Border and Keller have heard that argument
before. So, in their study, they measured depression in many ways—diagnosis,
severity, symptom count, episode count—and they accounted for environmental
factors such as childhood trauma, adulthood trauma, and socioeconomic
adversity. It didn’t matter. No candidate gene influenced depression risk in
any environment.
But Suzanne Vrshek-Schallhorn of the University
of North Carolina at Greensboro says that Border’s team didn’t assess life
experiences with enough precision. “I cannot emphasize enough how insufficient
the measures of the environment used in this investigation were,” she says.
“Even for measures that fall below gold-standard stress-assessment approaches,
they represent a new low.” By using overly simple yes-or-no questionnaires
rather than more thorough interviews, the team may have completely obscured any
relationships between genes and environments, Vrshek-Schallhorn claims. “We
should not get starry-eyed about large sample sizes, when measure validity is
compromised to achieve them. We need to emphasize both quality and quantity.”
But Border argues that even if there had been
“catastrophic measurement error,” his results would stand. In simulations, even
when he replaced half the depression diagnoses and half the records of personal
trauma with coin flips, the study would have been large enough to
detect the kinds of effects seen in the early candidate-gene papers.

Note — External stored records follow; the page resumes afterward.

[src/rtl/breadboard_button_reader.sv]
// Debounced FLAP/START pushbutton reader: 2-flop sync, per-button debounce FSM, press pulses,
// debounced levels and a saturating FLAP press counter. Optional FLAP auto-repeat: BB_AUTOREPEAT_EN.
module breadboard_button_reader #(
    parameter int unsigned DEBOUNCE_CYCLES = 1000000,
    parameter int unsigned REPEAT_DELAY    = 15000000,
    parameter int unsigned REPEAT_PERIOD   = 6250000
) (
    input  logic        clk,
    input  logic        KEY0,
    input  logic [1:0]  ARDUINO_IN,
    output logic        flap_pulse,
    output logic        start_pulse,
    output logic        flap_level,
    output logic        start_level,
    output logic [15:0] flap_count
);

    typedef enum logic [1:0] {
        IDLE      = 2'd0,
        PRESS_CHK = 2'd1,
        PRESSED   = 2'd2,
        REL_CHK   = 2'd3
    } state_t;

    logic [1:0] sync1_r;
    logic [1:0] sync2_r;
    logic [1:0] accept_s;
    logic [1:0] level_s;
    logic [1:0] hold_run_s;
    logic       repeat_s;

    // input synchronizers, stored inverted so 1 = pressed
    always_ff @(posedge clk or negedge KEY0) begin
        if (!KEY0) begin
            sync1_r <= 2'b00;
            sync2_r <= 2'b00;
        end else begin
            sync1_r <= ~ARDUINO_IN;
            sync2_r <= sync1_r;
        end
    end

    for (genvar b = 0; b < 2; b++) begin : g_btn
        state_t      state_r;
        state_t      state_nxt_s;
        logic [31:0] cnt_r;
        logic [31:0] cnt_nxt_s;
        logic        level_r;
        logic        level_nxt_s;
        logic        accept_btn_s;

        // debounce state, counter and level registers
        always_ff @(posedge clk or negedge KEY0) begin
            if (!KEY0) begin
                state_r <= IDLE;
                cnt_r   <= 32'd0;
                level_r <= 1'b0;
            end else begin
                state_r <= state_nxt_s;
                cnt_r   <= cnt_nxt_s;
                level_r <= level_nxt_s;
            end
        end

        // next-state and accept-window counter
        always_comb begin
            state_nxt_s = state_r;
            cnt_nxt_s   = cnt_r;
            case (state_r)
                IDLE: begin
                    if (sync2_r[b]) begin
                        state_nxt_s = PRESS_CHK;
                        cnt_nxt_s   = 32'd0;
                    end else begin
                        state_nxt_s = IDLE;
                    end
                end
                PRESS_CHK: begin
                    if (!sync2_r[b]) begin
                        state_nxt_s = IDLE;
                    end else if (cnt_r == DEBOUNCE_CYCLES - 32'd1) begin
                        state_nxt_s = PRESSED;
                    end else begin
                        cnt_nxt_s = cnt_r + 32'd1;
                    end
                end
                PRESSED: begin
                    if (!sync2_r[b]) begin
                        state_nxt_s = REL_CHK;
                        cnt_nxt_s   = 32'd0;
                    end else begin
                        state_nxt_s = PRESSED;
                    end
                end
                REL_CHK: begin
                    if (sync2_r[b]) begin
                        state_nxt_s = PRESSED;
                    end else if (cnt_r == DEBOUNCE_CYCLES - 32'd1) begin
                        state_nxt_s = IDLE;
                    end else begin
                        cnt_nxt_s = cnt_r + 32'd1;
                    end
                end
                default: begin
                    state_nxt_s = IDLE;
                    cnt_nxt_s   = 32'd0;
                end
            endcase
        end

        // level update and press acceptance
        always_comb begin
            level_nxt_s  = level_r;
            accept_btn_s = 1'b0;
            case (state_r)
                PRESS_CHK: begin
                    if (sync2_r[b] && (cnt_r == DEBOUNCE_CYCLES - 32'd1)) begin
                        level_nxt_s  = 1'b1;
                        accept_btn_s = 1'b1;
                    end else begin
                        level_nxt_s = level_r;
                    end
                end
                REL_CHK: begin
                    if (!sync2_r[b] && (cnt_r == DEBOUNCE_CYCLES - 32'd1)) begin
                        level_nxt_s = 1'b0;
                    end else begin
                        level_nxt_s = level_r;
                    end
                end
                default: begin
                    level_nxt_s = level_r;
                end
            endcase
        end

        assign accept_s[b]   = accept_btn_s;
        assign level_s[b]    = level_r;
        assign hold_run_s[b] = (state_r == PRESSED) && sync2_r[b];
    end

`ifdef BB_AUTOREPEAT_EN
    logic [31:0] hold_r;

    // FLAP hold timer; after the first repeat it rewinds so later repeats are REPEAT_PERIOD apart
    always_ff @(posedge clk or negedge KEY0) begin
        if (!KEY0) begin
            hold_r <= 32'd0;
        end else if (accept_s[0]) begin
            hold_r <= 32'd0;
        end else if (hold_run_s[0]) begin
            if (hold_r == REPEAT_DELAY - 32'd1) begin
                hold_r <= REPEAT_DELAY - REPEAT_PERIOD;
            end else begin
                hold_r <= hold_r + 32'd1;
            end
        end else begin
            hold_r <= hold_r;
        end
    end

    assign repeat_s = hold_run_s[0] && (hold_r == REPEAT_DELAY - 32'd1);
`else
    assign repeat_s = 1'b0;
`endif

    // registered pulses and saturating FLAP press counter
    always_ff @(posedge clk or negedge KEY0) begin
        if (!KEY0) begin
            flap_pulse  <= 1'b0;
            start_pulse <= 1'b0;
            flap_count  <= 16'd0;
        end else begin
            flap_pulse  <= accept_s[0] | repeat_s;
            start_pulse <= accept_s[1];
            if (accept_s[0] && (flap_count != 16'hFFFF)) begin
                flap_count <= flap_count + 16'd1;
            end else begin
                flap_count <= flap_count;
            end
        end
    end

    assign flap_level  = level_s[0];
    assign start_level = level_s[1];

endmodule
## config.mk

```make
export PLATFORM = sky130hd
export DESIGN_NAME = mdu_seq
export DESIGN_NICKNAME = d
export VERILOG_FILES = /design/src/rtl/mdu_pkg.sv /design/src/rtl/mdu_special.sv /design/src/rtl/mdu_seq.sv
export SDC_FILE = /design/constraint.sdc
export NUM_CORES = 1
export LEC_CHECK = 0
export CORE_ASPECT_RATIO = 0.6
export CORE_MARGIN = 2
export CORE_UTILIZATION = 35
export DETAILED_ROUTE_END_ITERATION = 8
export GPL_ROUTABILITY_DRIVEN = 0
export PLACE_DENSITY = 0.65
export RECOVER_POWER = 50
export SLEW_MARGIN = 15
export SYNTH_ARGS = -nofsm -noshare
export SYNTH_HDL_FRONTEND = slang
export SYNTH_SLANG_ARGS = --single-unit
```

## constraint.sdc

```tcl
create_clock -name i_clk -period 2.7 [get_ports i_clk]
set_clock_uncertainty 0.1 [all_clocks]
set_input_delay 0.27 -clock i_clk [delete_from_list [all_inputs] [get_ports i_clk]]
set_output_delay 0.27 -clock i_clk [all_outputs]
set_load 0.01 [all_outputs]
```
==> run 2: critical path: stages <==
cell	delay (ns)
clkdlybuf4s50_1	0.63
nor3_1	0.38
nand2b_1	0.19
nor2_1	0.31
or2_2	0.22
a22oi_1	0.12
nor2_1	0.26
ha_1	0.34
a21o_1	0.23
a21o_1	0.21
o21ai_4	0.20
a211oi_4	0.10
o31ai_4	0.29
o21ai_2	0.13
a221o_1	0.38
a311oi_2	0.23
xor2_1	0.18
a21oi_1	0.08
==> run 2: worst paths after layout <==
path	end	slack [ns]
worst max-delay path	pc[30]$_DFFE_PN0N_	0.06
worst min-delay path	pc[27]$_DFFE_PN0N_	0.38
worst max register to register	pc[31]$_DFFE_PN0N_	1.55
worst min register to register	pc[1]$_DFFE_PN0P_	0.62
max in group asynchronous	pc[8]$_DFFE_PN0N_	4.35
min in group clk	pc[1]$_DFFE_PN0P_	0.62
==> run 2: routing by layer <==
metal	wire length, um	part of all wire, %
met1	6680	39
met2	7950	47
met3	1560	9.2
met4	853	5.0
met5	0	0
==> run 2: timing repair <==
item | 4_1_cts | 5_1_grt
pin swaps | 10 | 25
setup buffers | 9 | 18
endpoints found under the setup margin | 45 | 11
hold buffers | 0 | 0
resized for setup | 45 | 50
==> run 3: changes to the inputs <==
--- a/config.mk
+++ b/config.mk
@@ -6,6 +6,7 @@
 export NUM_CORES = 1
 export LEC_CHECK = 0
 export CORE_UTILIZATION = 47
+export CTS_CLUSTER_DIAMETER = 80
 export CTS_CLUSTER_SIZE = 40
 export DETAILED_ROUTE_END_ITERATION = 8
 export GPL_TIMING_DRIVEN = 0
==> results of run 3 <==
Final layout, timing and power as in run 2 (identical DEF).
`config.mk`:
```
export PLATFORM = sky130hd
export DESIGN_NAME = id_inst_queue_ctrl
export DESIGN_NICKNAME = d
export VERILOG_FILES = /design/src/rtl/id_inst_queue_ctrl.sv
export SDC_FILE = /design/constraint.sdc
export NUM_CORES = 1
export LEC_CHECK = 0
export CORE_MARGIN = 2
export CORE_UTILIZATION = 49
export DETAILED_ROUTE_END_ITERATION = 12
export HOLD_SLACK_MARGIN = 0.05
export PLACE_DENSITY = 0.78
export SETUP_SLACK_MARGIN = 0.5
export SYNTH_ARGS = -nofsm -noshare
export SYNTH_HDL_FRONTEND = slang
export SYNTH_SLANG_ARGS = --single-unit
```
`constraint.sdc`:
```
create_clock -name clk -period 6.3 [get_ports clk]
set_input_delay 1.26 -clock clk [delete_from_list [all_inputs] [get_ports clk]]
set_output_delay 1.26 -clock clk [all_outputs]
set_load 0.1 [all_outputs]
```
File: src/rtl/rf_pkg.sv
// Shared types and default geometry for the multi-port integer register file.
// The core and the testbench both import this package.
package rf_pkg;

    typedef enum logic {
        IDLE = 1'b0,
        INIT = 1'b1
    } rf_state_e;

    localparam int unsigned RF_XLEN    = 32;
    localparam int unsigned RF_NREG    = 32;
    localparam int unsigned RF_NRD     = 2;
    localparam int unsigned RF_NWR     = 1;
    localparam int unsigned RF_SP_IDX  = 2;
    localparam logic [31:0] RF_SP_INIT = 32'h0000_0500;

endpackage
==> config.mk <==
export PLATFORM = sky130hd
export DESIGN_NAME = scs8hd_pwrgate_seq
export DESIGN_NICKNAME = d
export VERILOG_FILES = /design/src/rtl/scs8hd_pwrgate_seq.sv
export SDC_FILE = /design/constraint.sdc
export NUM_CORES = 1
export LEC_CHECK = 0
export CORE_UTILIZATION = 34
export DETAILED_ROUTE_END_ITERATION = 8
export GPL_ROUTABILITY_DRIVEN = 0
export SYNTH_ARGS = -nofsm -noshare
export SYNTH_HDL_FRONTEND = slang
export SYNTH_SLANG_ARGS = --single-unit
==> constraint.sdc <==
create_clock -name clk -period 4.2 [get_ports clk]
set_input_delay 0.84 -clock clk [delete_from_list [all_inputs] [get_ports clk]]
set_output_delay 0.84 -clock clk [all_outputs]
set_load 0.01 [all_outputs]
==> src/rtl/scs8hd_pwrgate_seq.sv <==
// Power-gating sequencer for one switchable scs8hd domain: staggered header
// switch ramp, isolation/retention ordering and req/ack handshake.
module scs8hd_pwrgate_seq #(
    parameter int NSEG     = 4,
    parameter int STEP_CYC = 8,
    parameter int ISO_CYC  = 2,
    parameter int GOOD_TMO = 64
) (
    input  logic            clk,
    input  logic            resetb,
    input  logic            pwr_req,
    input  logic            vpwr_good,
    output logic            pwr_ack,
    output logic [NSEG-1:0] sw_en,
    output logic            iso_en,
    output logic            ret_save,
    output logic            ret_restore,
    output logic            busy,
    output logic            fault,
    output logic [3:0]      state
);

    localparam int CNT_MAX0 = (STEP_CYC > ISO_CYC) ? STEP_CYC : ISO_CYC;
    localparam int CNT_MAX  = (CNT_MAX0 > GOOD_TMO) ? CNT_MAX0 : GOOD_TMO;
    localparam int CNT_W    = $clog2(CNT_MAX + 1);

    localparam logic [CNT_W-1:0] STEP_LAST = CNT_W'(STEP_CYC - 1);
    localparam logic [CNT_W-1:0] ISO_LAST  = CNT_W'(ISO_CYC - 1);
    localparam logic [CNT_W-1:0] TMO_LAST  = CNT_W'(GOOD_TMO - 1);
    localparam logic [CNT_W-1:0] CNT_SAT   = CNT_W'(CNT_MAX);

    typedef enum logic [3:0] {
        S_OFF       = 4'd0,
        S_RAMP_UP   = 4'd1,
        S_WAIT_GOOD = 4'd2,
        S_RESTORE   = 4'd3,
        S_DEISO     = 4'd4,
        S_ON        = 4'd5,
        S_ISO       = 4'd6,
        S_SAVE      = 4'd7,
        S_RAMP_DN   = 4'd8
    } state_t;

    state_t          state_q, state_d;
    logic [NSEG-1:0] sw_en_q, sw_en_d;
    logic [CNT_W-1:0] cnt_q, cnt_d;
    logic            fault_q, fault_d;
    logic            iso_q, ack_q, save_q, restore_q, busy_q;
    logic [NSEG-1:0] sw_dn;

    // Clearing the highest set bit of a thermometer code is a right shift.
    assign sw_dn = sw_en_q >> 1;

    always_comb begin
        state_d = state_q;
        sw_en_d = sw_en_q;
        fault_d = fault_q;
        cnt_d   = (cnt_q == CNT_SAT) ? cnt_q : cnt_q + CNT_W'(1);

        case (state_q)
            S_OFF: begin
                if (pwr_req && !fault_q) begin
                    state_d = S_RAMP_UP;
                    sw_en_d = NSEG'(1);
                    cnt_d   = '0;
                end
            end
            S_RAMP_UP: begin
                if (cnt_q == STEP_LAST) begin
                    cnt_d = '0;
                    if (sw_en_q[NSEG-1]) state_d = S_WAIT_GOOD;
                    else                 sw_en_d = (sw_en_q << 1) | NSEG'(1);
                end
            end
            S_WAIT_GOOD: begin
                if (vpwr_good) begin
                    state_d = S_RESTORE;
                    cnt_d   = '0;
                end else if (cnt_q == TMO_LAST) begin
                    // Rail never came up: collapse straight to ramp-down, still isolated.
                    fault_d = 1'b1;
                    sw_en_d = sw_dn;
                    cnt_d   = '0;
                    state_d = (sw_dn == '0) ? S_OFF : S_RAMP_DN;
                end
            end
            S_RESTORE: begin
                state_d = S_DEISO;
                cnt_d   = '0;
            end
            S_DEISO: begin
                if (cnt_q == ISO_LAST) begin
                    state_d = S_ON;
                    cnt_d   = '0;
                end
            end
            S_ON: begin
                if (!pwr_req) begin
                    state_d = S_ISO;
                    cnt_d   = '0;
                end
            end
            S_ISO: begin
                if (cnt_q == ISO_LAST) begin
                    state_d = S_SAVE;
                    cnt_d   = '0;
                end
            end
            S_SAVE: begin
                sw_en_d = sw_dn;
                cnt_d   = '0;
                state_d = (sw_dn == '0) ? S_OFF : S_RAMP_DN;
            end
            S_RAMP_DN: begin
                if (cnt_q == STEP_LAST) begin
                    sw_en_d = sw_dn;
                    cnt_d   = '0;
                    if (sw_dn == '0) state_d = S_OFF;
                end
            end
            default: begin
                state_d = S_OFF;
                sw_en_d = '0;
                cnt_d   = '0;
            end
        endcase
    end

    // Outputs are registered versions of the decode of the next state.
    always_ff @(posedge clk or negedge resetb) begin
        if (!resetb) begin
            state_q   <= S_OFF;
            sw_en_q   <= '0;
            cnt_q     <= '0;
            fault_q   <= 1'b0;
            iso_q     <= 1'b1;
            ack_q     <= 1'b0;
            save_q    <= 1'b0;
            restore_q <= 1'b0;
            busy_q    <= 1'b0;
        end else begin
            state_q   <= state_d;
            sw_en_q   <= sw_en_d;
            cnt_q     <= cnt_d;
            fault_q   <= fault_d;
            iso_q     <= (state_d != S_ON);
            ack_q     <= (state_d == S_ON);
            save_q    <= (state_d == S_SAVE);
            restore_q <= (state_d == S_RESTORE);
            busy_q    <= (state_d != S_OFF) && (state_d != S_ON);
        end
    end

    assign state       = state_q;
    assign sw_en       = sw_en_q;
    assign fault       = fault_q;
    assign iso_en      = iso_q;
    assign pwr_ack     = ack_q;
    assign ret_save    = save_q;
    assign ret_restore = restore_q;
    assign busy        = busy_q;

endmodule
`config.mk`:
```
export PLATFORM = sky130hd
export DESIGN_NAME = apb_uart16550_host
export DESIGN_NICKNAME = d
export VERILOG_FILES = /design/src/rtl/apb_uart16550_host.sv
export SDC_FILE = /design/constraint.sdc
export NUM_CORES = 1
export LEC_CHECK = 0
export CORE_MARGIN = 3
export CORE_UTILIZATION = 35
export CTS_CLUSTER_SIZE = 14
export DETAILED_ROUTE_END_ITERATION = 10
export GPL_TIMING_DRIVEN = 1
export HOLD_SLACK_MARGIN = 0.1
export PLACE_DENSITY = 0.7
export SETUP_SLACK_MARGIN = 0.3
export SLEW_MARGIN = 15
export SYNTH_ARGS = -nofsm -noshare
export SYNTH_HDL_FRONTEND = slang
export SYNTH_SLANG_ARGS = --single-unit
```
`constraint.sdc`:
```
create_clock -name clk_i -period 1.78 [get_ports clk_i]
set_input_delay 0.356 -clock clk_i [delete_from_list [all_inputs] [get_ports clk_i]]
set_output_delay 0.356 -clock clk_i [all_outputs]
set_load 0.05 [all_outputs]
```
`src/rtl/apb_uart16550_host.sv`:
```
// rtl/apb_uart16550_host.sv - APB4 requester issuing single register transfers to a UART16550 slave.
// Optional ACCESS-phase timeout abort is enabled by defining APB_HOST_TIMEOUT_EN.
module apb_uart16550_host #(
  parameter int              ADDR_WIDTH = 3,
  parameter logic [2:0]      PPROT_VAL  = 3'b000,
  parameter int              TIMEOUT    = 255
) (
  input  logic                  clk_i,
  input  logic                  rst_i,
  input  logic                  cmd_valid_i,
  output logic                  cmd_ready_o,
  input  logic                  cmd_write_i,
  input  logic [ADDR_WIDTH-1:0] cmd_addr_i,
  input  logic [7:0]            cmd_wdata_i,
  output logic                  rsp_valid_o,
  input  logic                  rsp_ready_i,
  output logic [7:0]            rsp_rdata_o,
  output logic                  rsp_err_o,
  output logic                  busy_o,
  output logic                  PSEL,
  output logic                  PENABLE,
  output logic [ADDR_WIDTH-1:0] PADDR,
  output logic                  PWRITE,
  output logic [7:0]            PWDATA,
  output logic                  PSTRB,
  output logic [2:0]            PPROT,
  input  logic [7:0]            PRDATA,
  input  logic                  PREADY,
  input  logic                  PSLVERR
);

  typedef enum logic [1:0] {IDLE, SETUP, ACCESS, RESP} state_t;

  state_t state;

  if (TIMEOUT < 1) begin : g_timeout_check
    $error("TIMEOUT must be at least 1");
  end

`ifdef APB_HOST_TIMEOUT_EN
  localparam int CW_RAW = $clog2(TIMEOUT + 1);
  localparam int CW     = (CW_RAW < 8) ? 8 : ((CW_RAW > 32) ? 32 : CW_RAW);
  // Abort fires in the cycle whose stall would bring the count up to TIMEOUT.
  localparam logic [CW-1:0] LIMIT = CW'(TIMEOUT - 1);

  logic [CW-1:0] wait_cnt;
`endif

  assign cmd_ready_o = (state == IDLE) && !rst_i;
  assign busy_o      = (state != IDLE);
  assign PPROT       = PPROT_VAL;

  always_ff @(posedge clk_i or posedge rst_i) begin
    if (rst_i) begin
      state       <= IDLE;
      PSEL        <= 1'b0;
      PENABLE     <= 1'b0;
      PADDR       <= '0;
      PWRITE      <= 1'b0;
      PWDATA      <= 8'h00;
      PSTRB       <= 1'b0;
      rsp_valid_o <= 1'b0;
      rsp_rdata_o <= 8'h00;
      rsp_err_o   <= 1'b0;
`ifdef APB_HOST_TIMEOUT_EN
      wait_cnt    <= '0;
`endif
    end else begin
      case (state)
        IDLE: begin
          if (cmd_valid_i) begin
            PADDR  <= cmd_addr_i;
            PWRITE <= cmd_write_i;
            PWDATA <= cmd_wdata_i;
            PSTRB  <= cmd_write_i;
            PSEL   <= 1'b1;
            state  <= SETUP;
          end
        end
        SETUP: begin
          PENABLE <= 1'b1;
`ifdef APB_HOST_TIMEOUT_EN
          wait_cnt <= '0;
`endif
          state   <= ACCESS;
        end
        ACCESS: begin
          if (PREADY) begin
            PSEL        <= 1'b0;
            PENABLE     <= 1'b0;
            rsp_valid_o <= 1'b1;
            rsp_rdata_o <= PWRITE ? 8'h00 : PRDATA;
            rsp_err_o   <= PSLVERR;
            state       <= RESP;
          end
`ifdef APB_HOST_TIMEOUT_EN
          else if (wait_cnt == LIMIT) begin
            PSEL        <= 1'b0;
            PENABLE     <= 1'b0;
            rsp_valid_o <= 1'b1;
            rsp_rdata_o <= 8'h00;
            rsp_err_o   <= 1'b1;
            state       <= RESP;
          end else begin
            wait_cnt <= wait_cnt + CW'(1);
          end
`endif
        end
        RESP: begin
          if (rsp_ready_i) begin
            rsp_valid_o <= 1'b0;
            state       <= IDLE;
          end
        end
        default: state <= IDLE;
      endcase
    end
  end

endmodule
```
# Word-level counts from Yosys, hierarchy flattened
# Cells that the tools add are included.
dict set report word_totals {
  regBits 26
  in_bits 26
  output_inout_bits 30
  elab_cells 40
}
dict set report classes {
  n_eq_ne 6
  muxes 12
  reduce_logical 13
}
# op count
set op_table {}
lappend op_table {{$reduce_and 3->1} 3}
lappend op_table {{$mux 8} 1}
lappend op_table {{$pmux 2 s4} 1}
lappend op_table {{$reduce_bool 2->1} 4}
lappend op_table {{$mux 2} 3}
lappend op_table {{$ne 2x2->1 const B} 3}
lappend op_table {{$pmux 1 s2} 3}
lappend op_table {{$reduce_and 2->1} 3}
lappend op_table {{$eq 2x2->1 const B} 2}
lappend op_table {{$mux 1} 4}
lappend op_table {{$eq 2x1->1 const B} 1}
lappend op_table {{$logic_not 2->1} 1}
lappend op_table {{$logic_and 1x1->1} 1}
lappend op_table {{$logic_not 1->1} 1}

# Depth between registers and ports, before layout
# Gate-level depths: netlist of the first run.
dict set report depth {
  depth_word 3
  mapped_depth 6
  mapped_depth_nobuf 5
}

# Worst setup path before layout of the first run
# No wires, ideal clock.
dict set report synth_path {
  path_type {register -> output}
  from {register state[0]}
  to {output cmd_ready_o}
  arrival_ns 1.679
  t_required_ns 1.424
  setup_slack_ns -0.255
  path_stages_with_launch 5
  n_path_buf 0
  path_cell_list {dfrtp_1 > inv_1 > ha_1 > inv_1 > nor2_1}
}
dict set report synth_between {
  elab_chain_cells 2
}
# element line
set synth_lines {}
lappend synth_lines {{start: declaration} 34} ;# state_t state;
lappend synth_lines {{start signal: assignment} 55} ;# state <= IDLE;
lappend synth_lines {{start signal: assignment} 77} ;# state <= SETUP;
lappend synth_lines {{start signal: assignment} 85} ;# state <= ACCESS;
lappend synth_lines {{$logic_not 2->1} 49} ;# assign cmd_ready_o = (state == IDLE) && !rst_i;
lappend synth_lines {{$logic_and 1x1->1} 49}
lappend synth_lines {{end: declaration} 11} ;# output logic cmd_ready_o,
# Every way passes these cells.

# Final worst setup path of the first run
dict set report layout_path {
  from {register state[1]}
  to {output cmd_ready_o}
}
# The elaborated chain is that of the path after synthesis.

Similar debates have played out in other
fields. When one group of psychologists started trying to reproduce classic
results in much larger studies, their peers argued that any failures might
simply be due to differences between the new groups of volunteers and the
originals. This excuse has eroded with time, but to Border,
it feels familiar. “There’s an unwillingness to part with a previous
hypothesis,” he says. “It’s hard to wrap your head around the fact that maybe
you were on a wild goose chase for years.”
Keller worries that these problems will be used
as ammunition to distrust science as a whole. “People ask, Well, if
scientists are publishing crap, why should we believe global warming and
evolution?” he says. “But there’s a real difference: Some people were
skeptical about candidate genes even back in the 1990s. There was never
unanimity or consensus in the way there is for human-made global warming and
the theory of evolution.” [OK – evaluate for yourselves how convincing this distinction
is.]
Nor, he says, should his work be taken to mean
that genes don’t affect depression. They do, and with newer, bigger studies,
researchers are finally working out which ones do. If
anything, the sordid history of the candidate-gene approach
propelled the development of better methods. “I feel like the field of
psychiatric genetics felt really burned coming out of the candidate-gene era,
and took strides to make sure it won’t happen again.” That includes sharing
data openly, and setting standards for how large and powerful studies need to
be.
Dorothy Bishop of the University of
Oxford argues that institutions and funders that supported candidate-gene work in
depression should also be asking themselves some hard questions. “They need to
recognize that even those who think they are elite are not immune to poor
reproducibility, which leads to a huge amount of waste,” she says.
“We have got to set up a system, or
develop a culture, that rewards people for actually trying to do it right,”
adds Keller. “Those who don’t learn from the past are doomed to repeat it.”